“A Kind of Mutual Understanding Prevailed”: Competing Visions of Mandatory Palestine’s Future, 1920-1936
Discussion of teaching Israeli and Palestinian shared history between 1920 and 1936
In my previous post, I discussed how we can use short stories to escape the narrative of the “conflict” when teaching twentieth-century Israeli and Palestinian history. Stories allow us to see Palestinians and Israelis as humans with complex feelings and behaviors. But how do we use historical documents to help students understand the events of the twentieth century?
We can start by thinking about how we approach Israeli and Palestinian history. We can focus on only the events and individuals that contributed to the conflict so students understand the causes of today’s tensions, or we can weave in more alternative visions. This choice is especially relevant to the British Mandate of Palestine. We know that the British Mandate ended in 1948 with a major war between Israelis, Palestinians, and neighboring Arabs. That war resulted in the establishment of Israel and the Palestinian Nakba, but Palestinians and Zionists living in the 1920s didn’t know those outcomes.

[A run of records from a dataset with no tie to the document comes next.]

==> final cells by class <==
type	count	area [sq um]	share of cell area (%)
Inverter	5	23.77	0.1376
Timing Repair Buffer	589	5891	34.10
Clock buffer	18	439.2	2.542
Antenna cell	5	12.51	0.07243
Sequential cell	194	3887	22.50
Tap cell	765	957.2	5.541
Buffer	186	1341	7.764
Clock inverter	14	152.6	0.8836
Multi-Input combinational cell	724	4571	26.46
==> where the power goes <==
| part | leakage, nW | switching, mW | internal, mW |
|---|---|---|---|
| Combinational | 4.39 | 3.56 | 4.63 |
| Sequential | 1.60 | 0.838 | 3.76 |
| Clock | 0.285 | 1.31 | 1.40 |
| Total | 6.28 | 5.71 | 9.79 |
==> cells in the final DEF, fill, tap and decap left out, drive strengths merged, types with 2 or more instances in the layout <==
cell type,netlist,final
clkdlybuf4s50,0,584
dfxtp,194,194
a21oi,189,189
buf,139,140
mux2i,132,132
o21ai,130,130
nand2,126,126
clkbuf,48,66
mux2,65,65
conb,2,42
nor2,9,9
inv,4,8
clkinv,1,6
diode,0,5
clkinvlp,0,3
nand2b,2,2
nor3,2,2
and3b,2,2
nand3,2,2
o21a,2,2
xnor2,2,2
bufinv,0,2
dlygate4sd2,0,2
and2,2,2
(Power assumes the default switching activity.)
<file path="config.mk">
export PLATFORM = sky130hd
export DESIGN_NAME = button_debouncer
export DESIGN_NICKNAME = d
export VERILOG_FILES = /design/src/rtl/button_debouncer.sv
export SDC_FILE = /design/constraint.sdc
export NUM_CORES = 1
export LEC_CHECK = 0
export ABC_CLOCK_PERIOD_IN_PS = 2800
export CAP_MARGIN = 20
export CORE_MARGIN = 5
export CORE_UTILIZATION = 45
export CTS_CLUSTER_DIAMETER = 60
export DETAILED_ROUTE_END_ITERATION = 12
export SLEW_MARGIN = 40
export SYNTH_ARGS = -nofsm -noshare
export SYNTH_HDL_FRONTEND = slang
export SYNTH_SLANG_ARGS = --single-unit
export TNS_END_PERCENT = 100
</file>
<file path="constraint.sdc">
create_clock -name Clock -period 2.8 [get_ports Clock]
set_input_delay 0.28 -clock Clock [delete_from_list [all_inputs] [get_ports Clock]]
set_output_delay 0.28 -clock Clock [all_outputs]
set_load 0.02 [all_outputs]
</file>
<file path="src/rtl/button_debouncer.sv">
// button_debouncer
// Multi-channel push-button conditioner. Each channel passes its raw input
// through a two-flop synchronizer, then a small FSM with a stability counter
// accepts a new level only after it has been seen for STABLE_CYCLES
// consecutive synchronized samples. Shorter excursions are dropped silently.
//
// Parameters:
//   WIDTH          number of independent channels (>= 1)
//   STABLE_CYCLES  consecutive identical samples needed to accept a level (>= 2)
//
// Ports:
//   Clock      rising-edge clock for all state
//   Reset_n    asynchronous active-low reset
//   Button_in  raw asynchronous button levels, bit i = channel i
//   Level      debounced level per channel (registered)
//   Rise       one-cycle pulse when Level[i] goes 0->1 (registered)
//   Fall       one-cycle pulse when Level[i] goes 1->0 (registered)
module button_debouncer #(
    parameter int WIDTH         = 4,
    parameter int STABLE_CYCLES = 16
) (
    input  logic             Clock,
    input  logic             Reset_n,
    input  logic [WIDTH-1:0] Button_in,
    output logic [WIDTH-1:0] Level,
    output logic [WIDTH-1:0] Rise,
    output logic [WIDTH-1:0] Fall
);

    localparam int CNT_W = $clog2(STABLE_CYCLES + 1);

    // The count at which the candidate level has been seen STABLE_CYCLES
    // times in a row: entering WAIT already accounts for the first sample.
    localparam logic [CNT_W-1:0] CNT_LAST = CNT_W'(STABLE_CYCLES - 1);
    localparam logic [CNT_W-1:0] CNT_ONE  = CNT_W'(1);
    localparam logic [CNT_W-1:0] CNT_ZERO = '0;

    localparam logic [1:0] ST_STABLE_LO = 2'd0;
    localparam logic [1:0] ST_WAIT_HI   = 2'd1;
    localparam logic [1:0] ST_STABLE_HI = 2'd2;
    localparam logic [1:0] ST_WAIT_LO   = 2'd3;

    for (genvar i = 0; i < WIDTH; i++) begin : g_chan

        logic             sync1;
        logic             sync2;
        logic [1:0]       state;
        logic [1:0]       state_next;
        logic [CNT_W-1:0] cnt;
        logic [CNT_W-1:0] cnt_next;
        logic             level_q;
        logic             level_next;
        logic             rise_q;
        logic             rise_next;
        logic             fall_q;
        logic             fall_next;

        // Next-state logic. Pulses default low and are raised only on the
        // cycle a WAIT state completes its count, so they last one clock.
        always_comb begin
            state_next = state;
            cnt_next   = cnt;
            level_next = level_q;
            rise_next  = 1'b0;
            fall_next  = 1'b0;
            case (state)
                ST_STABLE_LO: begin
                    if (sync2) begin
                        state_next = ST_WAIT_HI;
                        cnt_next   = CNT_ONE;
                    end else begin
                        cnt_next   = CNT_ZERO;
                    end
                end
                ST_WAIT_HI: begin
                    if (!sync2) begin
                        state_next = ST_STABLE_LO;
                        cnt_next   = CNT_ZERO;
                    end else if (cnt == CNT_LAST) begin
                        state_next = ST_STABLE_HI;
                        cnt_next   = CNT_ZERO;
                        level_next = 1'b1;
                        rise_next  = 1'b1;
                    end else begin
                        cnt_next   = cnt + CNT_ONE;
                    end
                end
                ST_STABLE_HI: begin
                    if (!sync2) begin
                        state_next = ST_WAIT_LO;
                        cnt_next   = CNT_ONE;
                    end else begin
                        cnt_next   = CNT_ZERO;
                    end
                end
                ST_WAIT_LO: begin
                    if (sync2) begin
                        state_next = ST_STABLE_HI;
                        cnt_next   = CNT_ZERO;
                    end else if (cnt == CNT_LAST) begin
                        state_next = ST_STABLE_LO;
                        cnt_next   = CNT_ZERO;
                        level_next = 1'b0;
                        fall_next  = 1'b1;
                    end else begin
                        cnt_next   = cnt + CNT_ONE;
                    end
                end
                default: begin
                    state_next = ST_STABLE_LO;
                    cnt_next   = CNT_ZERO;
                    level_next = 1'b0;
                end
            endcase
        end

        // Synchronizer and FSM registers. Reset discards any pending count,
        // so a channel always restarts from STABLE_LO.
        always_ff @(posedge Clock or negedge Reset_n) begin
            if (!Reset_n) begin
                sync1   <= 1'b0;
                sync2   <= 1'b0;
                state   <= ST_STABLE_LO;
                cnt     <= CNT_ZERO;
                level_q <= 1'b0;
                rise_q  <= 1'b0;
                fall_q  <= 1'b0;
            end else begin
                sync1   <= Button_in[i];
                sync2   <= sync1;
                state   <= state_next;
                cnt     <= cnt_next;
                level_q <= level_next;
                rise_q  <= rise_next;
                fall_q  <= fall_next;
            end
        end

        assign Level[i] = level_q;
        assign Rise[i]  = rise_q;
        assign Fall[i]  = fall_q;
    end

endmodule
</file>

It helps to consider the British Mandate in two eras. The first was from 1920, when the British began to administer the region with civilian officials, to 1936, the outbreak of the Great Palestine Revolt. The second was from 1936 to 1948. During that first era, we can focus more on the competing visions for Palestine’s future. In the second era, we can focus more on the conflicts that led to the end of British rule in Palestine. (I will discuss that second era in the next post.)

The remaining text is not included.